Given records -
※

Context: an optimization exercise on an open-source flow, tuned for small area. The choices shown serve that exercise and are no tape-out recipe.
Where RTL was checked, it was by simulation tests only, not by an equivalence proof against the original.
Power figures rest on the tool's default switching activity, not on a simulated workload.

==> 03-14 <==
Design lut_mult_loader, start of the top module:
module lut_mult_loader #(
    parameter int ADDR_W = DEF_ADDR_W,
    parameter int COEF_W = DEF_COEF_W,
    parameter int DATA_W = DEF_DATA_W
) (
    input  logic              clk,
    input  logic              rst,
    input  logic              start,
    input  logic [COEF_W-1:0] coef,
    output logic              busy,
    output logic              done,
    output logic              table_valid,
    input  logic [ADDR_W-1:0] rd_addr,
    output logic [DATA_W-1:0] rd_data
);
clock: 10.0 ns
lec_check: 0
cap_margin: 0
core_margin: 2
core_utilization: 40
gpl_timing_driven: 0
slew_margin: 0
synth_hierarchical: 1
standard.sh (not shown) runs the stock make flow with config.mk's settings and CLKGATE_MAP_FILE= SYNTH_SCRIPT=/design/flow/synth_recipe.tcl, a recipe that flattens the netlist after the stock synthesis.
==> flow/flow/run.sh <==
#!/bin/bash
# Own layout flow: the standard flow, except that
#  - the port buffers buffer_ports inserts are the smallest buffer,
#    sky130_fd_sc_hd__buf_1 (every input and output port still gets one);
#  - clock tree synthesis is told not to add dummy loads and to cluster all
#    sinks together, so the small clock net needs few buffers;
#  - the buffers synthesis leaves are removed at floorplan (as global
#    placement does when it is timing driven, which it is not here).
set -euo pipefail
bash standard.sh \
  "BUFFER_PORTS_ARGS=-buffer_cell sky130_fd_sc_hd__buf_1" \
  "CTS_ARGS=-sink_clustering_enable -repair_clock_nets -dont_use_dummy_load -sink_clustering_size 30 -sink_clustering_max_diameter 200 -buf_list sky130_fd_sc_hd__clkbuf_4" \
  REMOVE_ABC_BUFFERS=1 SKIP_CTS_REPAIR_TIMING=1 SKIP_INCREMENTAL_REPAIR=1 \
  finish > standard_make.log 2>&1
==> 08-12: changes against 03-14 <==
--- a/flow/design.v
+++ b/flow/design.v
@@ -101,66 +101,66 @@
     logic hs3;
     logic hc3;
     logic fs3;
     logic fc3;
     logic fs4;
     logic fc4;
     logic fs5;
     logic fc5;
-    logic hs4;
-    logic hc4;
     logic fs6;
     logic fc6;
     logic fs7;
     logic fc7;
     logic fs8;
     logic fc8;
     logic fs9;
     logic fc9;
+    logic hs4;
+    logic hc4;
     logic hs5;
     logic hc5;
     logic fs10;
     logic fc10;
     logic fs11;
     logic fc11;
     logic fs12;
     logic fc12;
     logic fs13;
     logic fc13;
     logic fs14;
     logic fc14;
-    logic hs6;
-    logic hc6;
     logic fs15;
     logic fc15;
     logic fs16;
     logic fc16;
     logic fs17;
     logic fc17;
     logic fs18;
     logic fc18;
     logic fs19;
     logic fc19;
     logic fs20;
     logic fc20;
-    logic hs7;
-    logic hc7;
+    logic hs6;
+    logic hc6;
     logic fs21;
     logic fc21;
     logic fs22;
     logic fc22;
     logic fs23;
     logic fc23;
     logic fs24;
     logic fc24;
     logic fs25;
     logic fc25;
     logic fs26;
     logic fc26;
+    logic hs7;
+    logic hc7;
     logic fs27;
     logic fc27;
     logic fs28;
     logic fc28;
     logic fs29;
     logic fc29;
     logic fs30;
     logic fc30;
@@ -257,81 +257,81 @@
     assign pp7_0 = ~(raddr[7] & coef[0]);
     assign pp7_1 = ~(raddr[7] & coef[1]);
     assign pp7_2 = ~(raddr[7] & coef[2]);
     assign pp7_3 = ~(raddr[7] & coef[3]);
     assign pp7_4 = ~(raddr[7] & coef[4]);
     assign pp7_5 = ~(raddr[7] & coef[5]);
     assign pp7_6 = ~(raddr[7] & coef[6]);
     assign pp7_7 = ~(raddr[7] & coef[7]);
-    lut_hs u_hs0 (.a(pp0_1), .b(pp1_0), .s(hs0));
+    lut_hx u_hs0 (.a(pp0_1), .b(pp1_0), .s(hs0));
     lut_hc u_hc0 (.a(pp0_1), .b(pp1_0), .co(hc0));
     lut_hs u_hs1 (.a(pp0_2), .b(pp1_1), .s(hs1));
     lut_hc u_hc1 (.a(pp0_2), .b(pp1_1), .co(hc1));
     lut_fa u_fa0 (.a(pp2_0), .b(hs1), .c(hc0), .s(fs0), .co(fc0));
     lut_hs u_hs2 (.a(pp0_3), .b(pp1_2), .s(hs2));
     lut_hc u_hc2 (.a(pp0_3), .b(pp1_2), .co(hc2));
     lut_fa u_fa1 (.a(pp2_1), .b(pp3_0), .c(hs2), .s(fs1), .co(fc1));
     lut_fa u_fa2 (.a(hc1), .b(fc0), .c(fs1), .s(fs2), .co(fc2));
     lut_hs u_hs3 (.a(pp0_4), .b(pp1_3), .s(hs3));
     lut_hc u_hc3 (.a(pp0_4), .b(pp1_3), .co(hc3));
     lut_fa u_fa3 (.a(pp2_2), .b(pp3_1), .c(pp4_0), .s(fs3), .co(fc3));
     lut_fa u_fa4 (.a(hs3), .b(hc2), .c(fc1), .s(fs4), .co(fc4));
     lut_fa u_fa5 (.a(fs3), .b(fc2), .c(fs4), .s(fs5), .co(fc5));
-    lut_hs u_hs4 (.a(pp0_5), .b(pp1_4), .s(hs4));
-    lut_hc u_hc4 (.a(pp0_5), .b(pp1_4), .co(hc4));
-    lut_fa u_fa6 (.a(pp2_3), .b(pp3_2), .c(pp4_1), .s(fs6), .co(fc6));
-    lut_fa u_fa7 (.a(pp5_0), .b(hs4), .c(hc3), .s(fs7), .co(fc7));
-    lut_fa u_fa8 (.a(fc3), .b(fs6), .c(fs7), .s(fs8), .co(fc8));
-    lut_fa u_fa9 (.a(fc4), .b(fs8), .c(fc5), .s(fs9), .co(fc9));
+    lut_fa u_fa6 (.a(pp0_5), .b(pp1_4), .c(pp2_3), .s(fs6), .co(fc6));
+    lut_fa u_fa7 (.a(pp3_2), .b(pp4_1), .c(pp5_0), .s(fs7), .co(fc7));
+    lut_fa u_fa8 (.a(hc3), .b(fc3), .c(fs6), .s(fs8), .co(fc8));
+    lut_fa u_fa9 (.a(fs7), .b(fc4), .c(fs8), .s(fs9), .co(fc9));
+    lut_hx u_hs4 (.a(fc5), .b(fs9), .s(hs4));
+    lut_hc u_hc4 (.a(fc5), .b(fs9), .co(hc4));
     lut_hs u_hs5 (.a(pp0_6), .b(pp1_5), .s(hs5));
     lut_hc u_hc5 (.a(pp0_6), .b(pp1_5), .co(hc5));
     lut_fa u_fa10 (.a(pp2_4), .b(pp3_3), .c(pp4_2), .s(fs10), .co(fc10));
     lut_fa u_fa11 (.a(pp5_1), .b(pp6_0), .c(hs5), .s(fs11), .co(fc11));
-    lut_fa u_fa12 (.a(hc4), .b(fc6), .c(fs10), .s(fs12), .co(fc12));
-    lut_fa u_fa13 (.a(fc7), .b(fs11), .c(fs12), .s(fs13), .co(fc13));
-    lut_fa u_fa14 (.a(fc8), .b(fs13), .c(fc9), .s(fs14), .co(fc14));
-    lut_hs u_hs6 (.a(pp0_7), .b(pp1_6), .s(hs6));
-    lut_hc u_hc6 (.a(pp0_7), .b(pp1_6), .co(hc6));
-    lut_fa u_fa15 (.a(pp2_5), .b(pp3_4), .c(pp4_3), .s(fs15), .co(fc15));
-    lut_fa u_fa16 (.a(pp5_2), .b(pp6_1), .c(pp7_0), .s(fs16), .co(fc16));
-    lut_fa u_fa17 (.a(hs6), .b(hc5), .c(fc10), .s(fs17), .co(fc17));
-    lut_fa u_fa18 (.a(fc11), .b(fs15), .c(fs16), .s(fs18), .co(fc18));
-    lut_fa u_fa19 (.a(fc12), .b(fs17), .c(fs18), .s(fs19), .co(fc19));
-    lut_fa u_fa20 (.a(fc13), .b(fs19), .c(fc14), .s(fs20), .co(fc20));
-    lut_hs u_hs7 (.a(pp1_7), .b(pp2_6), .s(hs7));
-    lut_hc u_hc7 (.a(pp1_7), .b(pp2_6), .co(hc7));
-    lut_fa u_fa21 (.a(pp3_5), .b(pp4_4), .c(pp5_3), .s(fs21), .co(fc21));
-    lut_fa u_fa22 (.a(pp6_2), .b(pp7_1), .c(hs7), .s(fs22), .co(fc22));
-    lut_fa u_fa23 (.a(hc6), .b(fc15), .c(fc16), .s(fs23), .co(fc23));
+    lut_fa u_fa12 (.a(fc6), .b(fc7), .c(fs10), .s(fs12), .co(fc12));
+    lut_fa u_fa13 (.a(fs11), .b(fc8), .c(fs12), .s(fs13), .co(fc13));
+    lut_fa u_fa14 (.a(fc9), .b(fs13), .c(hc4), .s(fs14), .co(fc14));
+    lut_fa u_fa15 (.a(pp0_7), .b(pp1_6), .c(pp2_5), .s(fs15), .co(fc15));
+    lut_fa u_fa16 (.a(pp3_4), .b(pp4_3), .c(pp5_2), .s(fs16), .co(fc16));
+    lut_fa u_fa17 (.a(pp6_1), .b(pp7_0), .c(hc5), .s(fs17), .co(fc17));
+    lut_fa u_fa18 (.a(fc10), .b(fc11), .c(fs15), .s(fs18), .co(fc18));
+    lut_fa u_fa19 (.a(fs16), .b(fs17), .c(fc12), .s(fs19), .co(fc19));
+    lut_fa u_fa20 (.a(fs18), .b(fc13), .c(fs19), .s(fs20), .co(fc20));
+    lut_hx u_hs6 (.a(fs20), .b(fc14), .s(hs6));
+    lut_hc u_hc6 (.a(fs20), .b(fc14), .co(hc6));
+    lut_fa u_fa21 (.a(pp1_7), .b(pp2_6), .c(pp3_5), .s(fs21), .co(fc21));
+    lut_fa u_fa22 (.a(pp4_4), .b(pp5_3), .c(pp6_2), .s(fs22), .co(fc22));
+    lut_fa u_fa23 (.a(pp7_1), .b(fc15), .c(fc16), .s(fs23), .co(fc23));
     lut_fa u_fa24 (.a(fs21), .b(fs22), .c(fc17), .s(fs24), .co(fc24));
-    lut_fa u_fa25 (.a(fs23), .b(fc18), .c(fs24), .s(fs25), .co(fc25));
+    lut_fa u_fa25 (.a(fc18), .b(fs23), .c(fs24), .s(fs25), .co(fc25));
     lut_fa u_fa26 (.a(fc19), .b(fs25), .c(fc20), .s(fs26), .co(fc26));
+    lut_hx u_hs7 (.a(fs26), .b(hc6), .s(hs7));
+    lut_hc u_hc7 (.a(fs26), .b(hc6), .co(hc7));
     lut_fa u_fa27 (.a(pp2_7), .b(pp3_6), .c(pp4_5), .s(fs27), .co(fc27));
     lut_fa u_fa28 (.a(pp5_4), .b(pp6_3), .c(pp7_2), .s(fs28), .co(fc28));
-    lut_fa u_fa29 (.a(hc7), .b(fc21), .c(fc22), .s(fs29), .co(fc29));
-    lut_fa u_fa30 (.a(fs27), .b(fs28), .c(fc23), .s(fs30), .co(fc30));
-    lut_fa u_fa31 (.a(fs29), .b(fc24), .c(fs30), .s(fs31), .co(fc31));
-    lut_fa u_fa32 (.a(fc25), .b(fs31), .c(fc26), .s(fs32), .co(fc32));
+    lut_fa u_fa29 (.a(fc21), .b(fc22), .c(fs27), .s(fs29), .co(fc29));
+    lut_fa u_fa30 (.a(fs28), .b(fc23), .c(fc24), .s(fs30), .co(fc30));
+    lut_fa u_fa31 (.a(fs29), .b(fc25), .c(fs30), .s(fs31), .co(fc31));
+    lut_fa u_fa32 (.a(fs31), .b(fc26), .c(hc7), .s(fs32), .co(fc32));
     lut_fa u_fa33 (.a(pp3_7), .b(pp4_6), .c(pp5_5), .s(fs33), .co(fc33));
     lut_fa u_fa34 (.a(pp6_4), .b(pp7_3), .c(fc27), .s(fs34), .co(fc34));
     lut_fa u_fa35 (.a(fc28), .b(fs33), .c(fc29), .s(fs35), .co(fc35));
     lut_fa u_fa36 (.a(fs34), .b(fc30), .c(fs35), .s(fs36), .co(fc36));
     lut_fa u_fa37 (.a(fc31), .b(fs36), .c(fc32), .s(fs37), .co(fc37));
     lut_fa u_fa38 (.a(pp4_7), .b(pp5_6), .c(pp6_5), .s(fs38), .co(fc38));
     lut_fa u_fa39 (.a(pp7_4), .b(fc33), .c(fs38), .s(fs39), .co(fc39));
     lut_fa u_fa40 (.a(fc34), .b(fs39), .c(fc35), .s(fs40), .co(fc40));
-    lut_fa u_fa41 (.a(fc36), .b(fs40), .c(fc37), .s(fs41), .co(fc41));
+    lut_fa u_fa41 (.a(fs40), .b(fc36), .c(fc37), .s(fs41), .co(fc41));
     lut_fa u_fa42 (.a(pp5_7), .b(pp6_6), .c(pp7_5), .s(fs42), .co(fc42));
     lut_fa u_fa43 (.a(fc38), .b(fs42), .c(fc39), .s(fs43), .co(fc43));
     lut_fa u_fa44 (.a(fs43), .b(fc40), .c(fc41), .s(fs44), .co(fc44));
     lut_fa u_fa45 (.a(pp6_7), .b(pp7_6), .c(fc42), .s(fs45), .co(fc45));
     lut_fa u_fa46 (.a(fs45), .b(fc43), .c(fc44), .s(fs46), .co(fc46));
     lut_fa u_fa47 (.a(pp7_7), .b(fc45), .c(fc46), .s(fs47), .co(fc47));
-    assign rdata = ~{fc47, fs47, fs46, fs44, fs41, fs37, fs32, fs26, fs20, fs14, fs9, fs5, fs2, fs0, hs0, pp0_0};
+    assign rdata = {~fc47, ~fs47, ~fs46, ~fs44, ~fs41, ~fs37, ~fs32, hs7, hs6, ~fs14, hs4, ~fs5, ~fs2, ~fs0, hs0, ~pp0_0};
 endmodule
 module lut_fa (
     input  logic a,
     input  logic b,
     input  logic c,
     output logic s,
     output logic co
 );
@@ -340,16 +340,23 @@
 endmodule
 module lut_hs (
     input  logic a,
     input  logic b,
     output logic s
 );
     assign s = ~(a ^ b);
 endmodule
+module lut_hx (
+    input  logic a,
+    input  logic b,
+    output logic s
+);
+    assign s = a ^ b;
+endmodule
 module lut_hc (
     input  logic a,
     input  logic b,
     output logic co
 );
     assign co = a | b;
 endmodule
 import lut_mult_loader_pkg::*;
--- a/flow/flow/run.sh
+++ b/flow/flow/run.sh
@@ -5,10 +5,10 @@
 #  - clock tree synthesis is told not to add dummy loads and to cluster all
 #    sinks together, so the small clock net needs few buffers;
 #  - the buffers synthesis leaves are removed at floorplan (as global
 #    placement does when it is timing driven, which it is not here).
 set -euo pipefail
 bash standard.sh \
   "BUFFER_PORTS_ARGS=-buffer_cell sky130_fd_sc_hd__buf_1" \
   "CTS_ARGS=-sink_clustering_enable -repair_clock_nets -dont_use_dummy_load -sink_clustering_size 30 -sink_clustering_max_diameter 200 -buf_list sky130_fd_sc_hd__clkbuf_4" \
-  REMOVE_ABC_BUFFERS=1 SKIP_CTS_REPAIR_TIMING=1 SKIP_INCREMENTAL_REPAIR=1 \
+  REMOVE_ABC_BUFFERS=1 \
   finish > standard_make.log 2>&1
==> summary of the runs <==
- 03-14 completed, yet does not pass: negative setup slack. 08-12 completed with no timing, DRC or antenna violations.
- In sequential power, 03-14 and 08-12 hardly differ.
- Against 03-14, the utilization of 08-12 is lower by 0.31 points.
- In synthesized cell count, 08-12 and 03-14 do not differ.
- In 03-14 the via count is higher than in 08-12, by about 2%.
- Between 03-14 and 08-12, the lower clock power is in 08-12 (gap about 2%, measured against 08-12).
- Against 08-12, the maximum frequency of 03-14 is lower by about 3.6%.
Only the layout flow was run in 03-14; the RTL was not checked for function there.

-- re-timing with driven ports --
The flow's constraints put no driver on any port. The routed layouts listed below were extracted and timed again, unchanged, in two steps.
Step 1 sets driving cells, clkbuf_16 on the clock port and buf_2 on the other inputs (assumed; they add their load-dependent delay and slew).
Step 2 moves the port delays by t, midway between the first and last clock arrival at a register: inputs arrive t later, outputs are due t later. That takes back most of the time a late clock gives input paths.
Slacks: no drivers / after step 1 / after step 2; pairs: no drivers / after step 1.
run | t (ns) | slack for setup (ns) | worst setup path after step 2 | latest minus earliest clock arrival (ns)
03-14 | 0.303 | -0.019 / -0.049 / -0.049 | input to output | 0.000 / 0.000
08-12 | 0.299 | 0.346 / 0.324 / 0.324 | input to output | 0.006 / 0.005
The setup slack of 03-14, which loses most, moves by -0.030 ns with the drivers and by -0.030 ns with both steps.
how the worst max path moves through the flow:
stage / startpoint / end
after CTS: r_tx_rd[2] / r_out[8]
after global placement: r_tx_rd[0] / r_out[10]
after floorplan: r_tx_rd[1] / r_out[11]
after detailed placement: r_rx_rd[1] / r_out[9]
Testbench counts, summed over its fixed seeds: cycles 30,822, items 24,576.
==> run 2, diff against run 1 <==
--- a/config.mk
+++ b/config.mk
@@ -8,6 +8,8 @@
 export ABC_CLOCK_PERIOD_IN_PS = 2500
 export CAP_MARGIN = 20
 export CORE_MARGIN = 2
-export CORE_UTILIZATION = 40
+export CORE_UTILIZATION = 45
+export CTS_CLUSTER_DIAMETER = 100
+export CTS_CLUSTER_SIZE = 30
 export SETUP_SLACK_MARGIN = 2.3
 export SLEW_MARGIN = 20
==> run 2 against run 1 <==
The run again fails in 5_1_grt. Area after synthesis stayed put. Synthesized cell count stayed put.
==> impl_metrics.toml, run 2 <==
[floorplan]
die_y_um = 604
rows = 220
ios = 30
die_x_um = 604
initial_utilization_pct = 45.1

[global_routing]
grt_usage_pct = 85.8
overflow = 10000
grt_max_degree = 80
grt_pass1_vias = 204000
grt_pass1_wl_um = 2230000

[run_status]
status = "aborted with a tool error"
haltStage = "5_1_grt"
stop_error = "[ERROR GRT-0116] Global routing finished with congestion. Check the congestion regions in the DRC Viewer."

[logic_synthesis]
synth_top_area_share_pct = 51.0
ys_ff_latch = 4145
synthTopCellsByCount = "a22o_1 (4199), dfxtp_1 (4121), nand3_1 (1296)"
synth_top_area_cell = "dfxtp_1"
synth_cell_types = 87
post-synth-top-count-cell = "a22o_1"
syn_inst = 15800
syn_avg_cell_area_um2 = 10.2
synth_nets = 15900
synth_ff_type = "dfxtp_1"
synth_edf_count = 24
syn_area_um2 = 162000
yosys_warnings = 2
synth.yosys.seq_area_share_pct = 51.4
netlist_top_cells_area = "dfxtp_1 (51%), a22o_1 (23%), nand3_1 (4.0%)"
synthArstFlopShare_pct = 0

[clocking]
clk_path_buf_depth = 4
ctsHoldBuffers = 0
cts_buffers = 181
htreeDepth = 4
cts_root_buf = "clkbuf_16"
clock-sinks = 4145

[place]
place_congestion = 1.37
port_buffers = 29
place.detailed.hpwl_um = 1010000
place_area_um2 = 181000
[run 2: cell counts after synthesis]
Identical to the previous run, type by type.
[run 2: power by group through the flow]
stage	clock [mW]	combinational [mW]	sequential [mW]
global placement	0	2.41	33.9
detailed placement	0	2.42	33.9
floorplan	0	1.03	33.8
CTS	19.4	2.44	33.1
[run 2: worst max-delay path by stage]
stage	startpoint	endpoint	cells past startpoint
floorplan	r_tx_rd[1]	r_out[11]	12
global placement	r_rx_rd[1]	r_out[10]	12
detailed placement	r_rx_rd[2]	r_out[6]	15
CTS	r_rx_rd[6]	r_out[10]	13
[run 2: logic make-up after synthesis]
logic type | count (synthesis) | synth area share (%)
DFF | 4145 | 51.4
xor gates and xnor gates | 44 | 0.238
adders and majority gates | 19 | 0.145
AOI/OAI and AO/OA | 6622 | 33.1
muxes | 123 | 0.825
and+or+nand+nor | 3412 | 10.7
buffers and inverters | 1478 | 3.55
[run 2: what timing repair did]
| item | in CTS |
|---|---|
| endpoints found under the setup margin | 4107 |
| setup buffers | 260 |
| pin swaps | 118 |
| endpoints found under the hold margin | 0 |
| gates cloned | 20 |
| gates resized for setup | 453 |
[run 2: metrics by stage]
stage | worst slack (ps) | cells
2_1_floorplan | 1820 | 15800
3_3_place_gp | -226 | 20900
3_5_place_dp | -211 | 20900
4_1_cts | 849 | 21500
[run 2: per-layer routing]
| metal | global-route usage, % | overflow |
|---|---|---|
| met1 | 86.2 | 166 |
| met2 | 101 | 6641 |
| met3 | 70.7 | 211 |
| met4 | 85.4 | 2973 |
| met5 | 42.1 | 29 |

※

What is expected - Please, from the entries above, set down exactly the lines from the one containing "place_congestion = 1.37" through the one containing "AOI/OAI and AO/OA | 6622 | 33.1", and only those.

Written reply -
place_congestion = 1.37
port_buffers = 29
place.detailed.hpwl_um = 1010000
place_area_um2 = 181000
[run 2: cell counts after synthesis]
Identical to the previous run, type by type.
[run 2: power by group through the flow]
stage	clock [mW]	combinational [mW]	sequential [mW]
global placement	0	2.41	33.9
detailed placement	0	2.42	33.9
floorplan	0	1.03	33.8
CTS	19.4	2.44	33.1
[run 2: worst max-delay path by stage]
stage	startpoint	endpoint	cells past startpoint
floorplan	r_tx_rd[1]	r_out[11]	12
global placement	r_rx_rd[1]	r_out[10]	12
detailed placement	r_rx_rd[2]	r_out[6]	15
CTS	r_rx_rd[6]	r_out[10]	13
[run 2: logic make-up after synthesis]
logic type | count (synthesis) | synth area share (%)
DFF | 4145 | 51.4
xor gates and xnor gates | 44 | 0.238
adders and majority gates | 19 | 0.145
AOI/OAI and AO/OA | 6622 | 33.1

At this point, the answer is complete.